[Saved entries]
━━━━━━━━━━━━━━━━━━━━

What follows belongs to an exercise in optimizing a design on an open flow for small area; a production flow would make more cautious choices.
In this exercise RTL edits were held to simulation tests only and were not proved equivalent to the original.
Power is estimated from default activity; no workload was simulated.

==> 10-18 <==
==> flow/design.v (excerpt) <==
module cpu_top #(
  parameter logic [31:0] RESET_PC = '0,
  parameter int          NUM_REGS = 64
) (
  input  logic        clk,
  input  logic        rst_n,
  input  logic [31:0] inst_rdata,
  input  logic        ready,
  input  logic        mem_start_ready,
  input  logic [1:0]  data_in,
  output logic [31:0] pc,
  output logic [9:0]  data_out,
  output logic        out_valid
);
  localparam logic [3:0] C_ALU = 4'd0, C_SHIFT = 4'd1, C_OUT = 4'd2, C_IN = 4'd3,
                         C_JUMP = 4'd4, C_JZ = 4'd5, C_JNZ = 4'd6, C_LC = 4'd7,
                         C_LU = 4'd8, C_NOP = 4'd15;
  logic run;
  logic adv;
  always_ff @(posedge clk) begin
    if (!rst_n) run <= 1'b0;
    else if (mem_start_ready) run <= 1'b1;
  end
  assign adv = run && ready;
  logic [31:0] ir;
  logic        jt;
  logic [31:0] jaddr;
  logic [29:0] pc_inc;
  logic [30:0] pc_ic;
  assign pc_ic[0] = 1'b1;
  for (genvar i = 0; i < 30; i++) begin : g_pcinc
    cpu_ha u_ha (.a(pc[i + 2]), .b(pc_ic[i]), .s(pc_inc[i]), .co(pc_ic[i + 1]));
  end
  always_ff @(posedge clk) begin
    if (!rst_n) begin
      pc <= RESET_PC;
      ir <= 32'd63;
    end else if (adv) begin
      pc <= jt ? jaddr : {pc_inc, pc[1:0]};
      ir <= jt ? 32'd63 : inst_rdata;
    end
  end
  logic [31:0] m_res;
  logic [5:0]  m_aw;
  logic        m_we, m_in, m_out;
  logic [31:0] w_res;
  logic [5:0]  w_aw;
  logic        w_we, w_in, w_out;
  logic [31:0] mv;
  logic [31:0] wv;
  assign mv = {m_res[31:2], m_in ? data_in : m_res[1:0]};
  assign wv = {w_res[31:2], w_in ? data_in : w_res[1:0]};
  logic [63:0][31:0] rf;
  always_ff @(posedge clk) begin
    for (int i = 0; i < 64; i++) begin
      if (adv && w_we && (w_aw == i[5:0])) rf[i] <= wv;
    end
  end
  logic [3:0]  d_cls;
  logic [22:0] d_k;
  logic [31:0] rd_a, rd_b, rd_w;
  logic [31:0] d_a, d_b, d_w;
  always_comb begin
    if (ir[24]) begin
      if (ir[31])                d_cls = C_LC;
      else if (ir[23:9] == '0)   d_cls = C_LU;
      else                       d_cls = C_NOP;
    end else begin
  ...
clock: 20.0 ns
lec_check: 0
cap_margin: 20
core_margin: 2
core_utilization: 45
cts_buf_list: sky130_fd_sc_hd__clkbuf_16
cts_cluster_diameter: 80
cts_cluster_size: 22
place_density: 0.55
setup_slack_margin: 0.2
slew_margin: 20
synth_hierarchical: 1
run.sh (not shown) runs the stock make flow with config.mk's settings and CLKGATE_MAP_FILE= SYNTH_SCRIPT=/design/flow/synth_recipe.tcl, a recipe that flattens the netlist after the stock synthesis.
==> inputs of 07-12, as changes to 10-18 <==
--- a/flow/design.v
+++ b/flow/design.v
@@ -63,12 +63,46 @@
   typedef struct packed {
     logic                  we;
     logic [REG_ADDR_W-1:0] addr;
     logic [XLEN-1:0]       data;
   } wb_t;
 endpackage
+module rf_port (
+  input  logic [63:0][31:0] regs,
+  input  logic [63:0]       sel,
+  output logic [31:0]       rd
+);
+  for (genvar j = 0; j < 32; j++) begin : g_bit
+    logic [21:0] t;
+    for (genvar k = 0; k < 21; k++) begin : g_ao
+      rf_ao222 u_ao (.a0(regs[3 * k][j]),     .s0(sel[3 * k]),
+                     .a1(regs[3 * k + 1][j]), .s1(sel[3 * k + 1]),
+                     .a2(regs[3 * k + 2][j]), .s2(sel[3 * k + 2]), .y(t[k]));
+    end
+    rf_nand2 u_t21 (.a(regs[63][j]), .b(sel[63]), .y(t[21]));
+    rf_or22 u_or (.t(t), .y(rd[j]));
+  end
+endmodule
+module rf_ao222 (
+  input  logic a0, s0, a1, s1, a2, s2,
+  output logic y
+);
+  assign y = ~((a0 & s0) | (a1 & s1) | (a2 & s2));
+endmodule
+module rf_nand2 (
+  input  logic a, b,
+  output logic y
+);
+  assign y = ~(a & b);
+endmodule
+module rf_or22 (
+  input  logic [21:0] t,
+  output logic        y
+);
+  assign y = ~&t;
+endmodule
 module mul32 (
   input  logic [31:0] x,
   input  logic [31:0] y,
   output logic [63:0] p
 );
   logic [16:0] one, two, neg, nneg;
@@ -2930,13 +2964,17 @@
         default: d_cls = C_NOP;
       endcase
     end
     d_k = ir[22:0];
     if (d_cls == C_JUMP) d_k[16:10] = ir[23:17];
   end
-  assign rd_a = rf[ir[22:17]];
+  logic [63:0] sel_a;
+  always_comb begin
+    for (int i = 0; i < 64; i++) sel_a[i] = (ir[22:17] == i[5:0]);
+  end
+  rf_port u_rd_a (.regs(rf), .sel(sel_a), .rd(rd_a));
   assign rd_b = rf[d_k[15:10]];
   assign rd_w = rf[ir[30:25]];
   always_comb begin
     if (ir[23])                               d_a = {{26{ir[22]}}, ir[22:17]};
     else if (w_we && (w_aw == ir[22:17]))     d_a = wv;
     else                                      d_a = rd_a;
==> qor summary <==
| quantity | 07-12 | 10-18 |
|---|---|---|
| Status | no timing/DRC/antenna violations | no timing/DRC/antenna violations |
| CP Data Required Time | 20.75 ns | 20.82 ns |
| Yosys top cell area share | 44.8% | 42.5% |
| P_clk | 3.47 mW | 3.33 mW |
| Starting density of the core | 45.1% | 45.2% |
| Average wire per cell in the routed design | 43.2 um | 43.2 um |
| Number of distinct library cells after synthesis | 97 | 117 |
| Cell leakage power | 54.9 nW | 55.3 nW |
| Power Dens Cells | 196 nW/um^2 | 173 nW/um^2 |
| Buffers, non-clock | 656 | 534 |
| Crit path setup slack, layout | 1.91 ns | 1.87 ns |
| CP peak stage delay | 0.79 ns | 0.89 ns |
| Worst supply voltage drop on vdd | 1.32 mV | 0.778 mV |
| Pin count of the biggest net entering global routing | 164 | 138 |
| Share of the final layout cell area in multi-input gates | 48.4% | 50.6% |
| Startpoint of the most critical setup path | data_in[0] | data_in[1] |
| Endpoint of the worst hold-timing path | x_k[8] | x_k[7] |
| Simple-gate area share of the yosys netlist | 10.3% | 6.91% |
| Worst Hold Launch | ir[8] | ir[7] |
| Taps Inserted | 4407 | 4730 |
| Relative contribution of combinational cells to total power | 72.3% | 70.3% |
| Clock tree buffer count of the final layout | 153 | 152 |
| Tightest slew margin relative to the limit | 9.38% | 11.6% |
| Core Util, Final | 49.5% | 48.9% |

==> re-timing with driven ports <==
Ports are ideal in the flow. The routed layouts listed here were re-timed in OpenROAD. Step 1 (the two cells are an assumption about what drives the block):
set clk [get_ports {clk}]
set_driving_cell -lib_cell sky130_fd_sc_hd__clkbuf_16 $clk
set_driving_cell -lib_cell sky130_fd_sc_hd__buf_2 [delete_from_list [all_inputs] $clk]
Step 2, shift: input delay + t, output delay - t, t = (earliest + latest rising clock arrival at the registers) / 2. This alone moves slack from input paths to output paths. a / b / c = no drivers / after step 1 / after step 2; a / b = the first two.
| run | t (ns) | slack for setup (ns) | latest minus earliest clock arrival (ns) | worst slew at a driven data input, ns | cell pins on the clock port's net |
|---|---|---|---|---|---|
| 10-18 | 0.994 | 1.869 / 1.931 / 0.938 | 0.053 / 0.053 | 0.40 | 1 |
| 07-12 | 0.973 | 1.908 / 1.981 / 1.008 | 0.063 / 0.064 | 0.12 | 1 |
After both steps setup and hold are still met in every run listed. For 10-18, which loses most, drivers alone change the setup slack by +0.062 ns; drivers and shift together by -0.931 ns.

━━━━━━━━━━━━━━━━━━━━

■ **EXERCISE PROMPT**: Wherever the word "parameter" turns up in a line of the entries above, copy that line.

■ **EXPECTED OUTPUT**:
  parameter logic [31:0] RESET_PC = '0,
  parameter int          NUM_REGS = 64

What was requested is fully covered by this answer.